Through the traumas of a broken leg, cracked jaw, knocked-out teeth, the loss of sight in one eye, and acute anxiety attacks, Litten was initially sustained by his photographic memory of Shakespeare and medieval poetry, his political instinct to resist Nazi authority in the camps and an international publicity campaign.

Litten twice attempted suicide to avoid revealing information under torture about his clients, most of them communist activists.

Increasingly unable to bear imprisonment and his physical and psychological scars, Litten hanged himself in Dachau concentration camp in 1938.

Litten's legacy has been scrapped over in succeeding decades.

Litten's mother, who courageously and doggedly pressured the Nazi regime to release her son, emphasised Litten's religious faith. Anti-Nazi lawyers celebrated Litten's legal challenge to Hitler but depoliticised him. The Stalinist regime of East Germany claimed Litten but excised his non-conformist political edges.

Hett's Litten corrects and balances these versions but also introduces an "anti-democratic Litten", describing his far-left politics and his legal prosecution of SPD leaders as "weakening the democratic state in the face of Hitler's challenge".
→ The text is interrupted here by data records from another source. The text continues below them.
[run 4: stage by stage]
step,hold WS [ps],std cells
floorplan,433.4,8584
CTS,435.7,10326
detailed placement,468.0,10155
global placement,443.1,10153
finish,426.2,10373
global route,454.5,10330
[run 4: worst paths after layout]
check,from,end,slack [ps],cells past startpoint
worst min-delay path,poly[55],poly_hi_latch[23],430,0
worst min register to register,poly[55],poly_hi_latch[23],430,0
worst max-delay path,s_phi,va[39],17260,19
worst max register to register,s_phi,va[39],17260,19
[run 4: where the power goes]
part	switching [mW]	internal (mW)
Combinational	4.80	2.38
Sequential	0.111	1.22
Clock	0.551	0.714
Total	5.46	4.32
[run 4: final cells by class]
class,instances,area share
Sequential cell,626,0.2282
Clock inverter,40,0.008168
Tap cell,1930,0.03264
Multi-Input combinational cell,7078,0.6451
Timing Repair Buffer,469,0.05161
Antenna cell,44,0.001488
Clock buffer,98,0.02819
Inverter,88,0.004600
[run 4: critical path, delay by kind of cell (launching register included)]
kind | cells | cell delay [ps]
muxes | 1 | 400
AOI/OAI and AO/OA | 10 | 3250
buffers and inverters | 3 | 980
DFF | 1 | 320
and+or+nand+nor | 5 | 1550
What follows belongs to an exercise in optimizing a design on an open flow for small area, a short achievable clock period and few clock cycles; a production flow would make more cautious choices. The RTL was checked by simulation tests, not by an equivalence proof against the original design.

==> run H: inputs <==
Design chk_engine, start of the top module:
module chk_engine (
    input  wire         clk,
    input  wire         rst,             
    input  wire         job_valid,
    output wire         job_ready,
    input  wire         job_start,
    input  wire         job_fold,
    input  wire         job_finish,
    input  wire         job_compare,
    input  wire [1:0]   job_alg,
    input  wire [63:0]  job_fold_a,
    input  wire [31:0]  job_fold_s,
    input  wire [63:0]  job_expect,
    input  wire         in_valid,
    output wire         in_ready,
    input  wire [127:0] in_data,
    input  wire [4:0]   in_nbytes,
    input  wire         in_last,
    output wire         res_valid,
    input  wire         res_ready,
    output wire [63:0]  res_value,
    output wire         res_mismatch,
    output wire         res_finish,
    input  wire         ctx_wr,
    input  wire [1:0]   ctx_wr_alg,
    input  wire [63:0]  ctx_wr_run,
    input  wire         ctx_clr_ignored,
    output wire [1:0]   ctx_alg,
    output wire [63:0]  ctx_run,
    output wire         ctx_busy,
    output wire         ctx_write_ignored
);
clock: 36.0 ns
lec_check: 0
cap_margin: 35
core_margin: 2
core_utilization: 30
slew_margin: 35
standard.sh (not shown) runs the stock make flow with config.mk's settings and CLKGATE_MAP_FILE= SYNTH_SCRIPT=/design/flow/synth_recipe.tcl, a recipe that flattens the netlist after the stock synthesis.
==> flow/flow/run.sh <==
#!/bin/bash
# The standard layout (standard.sh), with ORFS's timing repair after clock-tree
# synthesis and global routing asked to leave 28 ns of setup slack at the design's
# 36 ns clock, that is to aim at an 8 ns clock, instead of none. The constraints,
# the clock and every other step are the standard flow's. make's own output goes to
# flow_make.log; each ORFS step writes its own log under orfs/logs/.
set -o pipefail
bash standard.sh finish SETUP_SLACK_MARGIN=28 > flow_make.log 2>&1
==> inputs of run Y, as changes to run H <==
--- a/flow/design.v
+++ b/flow/design.v
@@ -1582,32 +1582,17 @@
     wire jr_ok   = ~act_n & ~pend_n & ~(lastp_n & rv_n) & (~need_fold | fdone_n);
     wire jr_n    = job_valid & ~jr & jr_ok;
     wire jr_o_n  = job_valid & ~jr_o & jr_ok;
     wire ir_n    = act_n | jr_n;
     wire busy_n  = act_n | lastp_n | pend_n | rv_n;
     wire [63:0] r_src  = pend ? crc : crc_next;
     wire [63:0] r_xo   = j_finish ? alg_xorout(alg) : 64'd0;
     wire [63:0] r_outv = r_src ^ r_xo;
-    wire [63:0] r_exp  = j_expect ^ r_xo;
-    wire        r_m0   = |(c0 ^ xr ^ r_exp[31:0]);
-    wire        r_m1   = |(c1 ^ xr ^ r_exp[31:0]);
-    wire        r_m2   = |(c2 ^ xl[15:0] ^ r_exp[15:0]);
-    wire        r_m3   = |(c3 ^ xl ^ r_exp);
-    reg         r_mnext;
-    always @* begin
-        case (alg)
-            2'd0:    r_mnext = r_m0;
-            2'd1:    r_mnext = r_m1;
-            2'd2:    r_mnext = r_m2;
-            default: r_mnext = r_m3;
-        endcase
-    end
-    wire        r_mcrc = |((crc ^ r_exp) & alg_mask(alg));
-    wire        r_misv = j_compare & (pend ? r_mcrc : r_mnext);
+    wire        r_misv = j_compare & (|((r_src ^ (j_expect ^ r_xo)) & alg_mask(alg)));
     wire [63:0] start_val = alg_init(pj_alg) ^ (pj_fold ? (fold_val & alg_mask(pj_alg)) : 64'd0);
     wire        ssel  = jr & pj_start;             
     wire        wsel  = ctx_wr & ~busy & ~ssel;    
     wire [63:0] wrval = ctx_wr_run & alg_mask(ctx_wr_alg);
     always @(posedge clk) begin
         d_data <= in_data;
         d_n    <= in_nbytes;
         d_z    <= 4'd0 - in_nbytes[3:0];
==> flow/config.mk (replaced) <==
export PLATFORM = sky130hd
export DESIGN_NAME = chk_engine
export DESIGN_NICKNAME = chk_engine
export VERILOG_FILES = /design/flow/design.v
export SDC_FILE = /design/flow/constraint.sdc
export NUM_CORES = 4
export LEC_CHECK = 0
export CAP_MARGIN = 50
export CORE_MARGIN = 2
export CORE_UTILIZATION = 30
export SLEW_MARGIN = 50
==> notes <==
Setup slack: run H is worse than run Y (37 ps).
Of run Y and run H, run Y has the higher synthesized cell count (gap 3.7%, measured against run H).
In run Y the clock skew is lower than in run H, by 7.7 ps.
Between run Y and run H, the lower die area is in run Y (gap 7.5%, measured against run H).
In run Y the via count is smaller than in run H, by about 0.7%.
The SPD, claims Hett, were "the only unapologetic defenders of democracy" in Germany. Hett, however, ignores those like the SPD's first defence minister and self-described "bloodhound", Gustav Noske, who Litten later took to task for organising the bloody suppression of revolts by revolutionary socialist groups in 1918 and the murder of their leaders (including Rosa Luxemburg and Karl Liebknecht).

That aside, Hett's fine book ends with an impassioned answer to why Hans Litten still matters.

"Nothing that Hitler and the National Socialists did is unique, or particularly German. Other regimes have violated the norms of domestic and international law, and still do; other regimes have stripped minorities of their rights, and still do; ... other regimes have committed genocide and still do". These regimes, adds Hett, do not exclude countries like the US.

Hans Litten died fighting these abuses in Nazi Germany and his death can be best avenged if we continue his example wherever human rights are violated.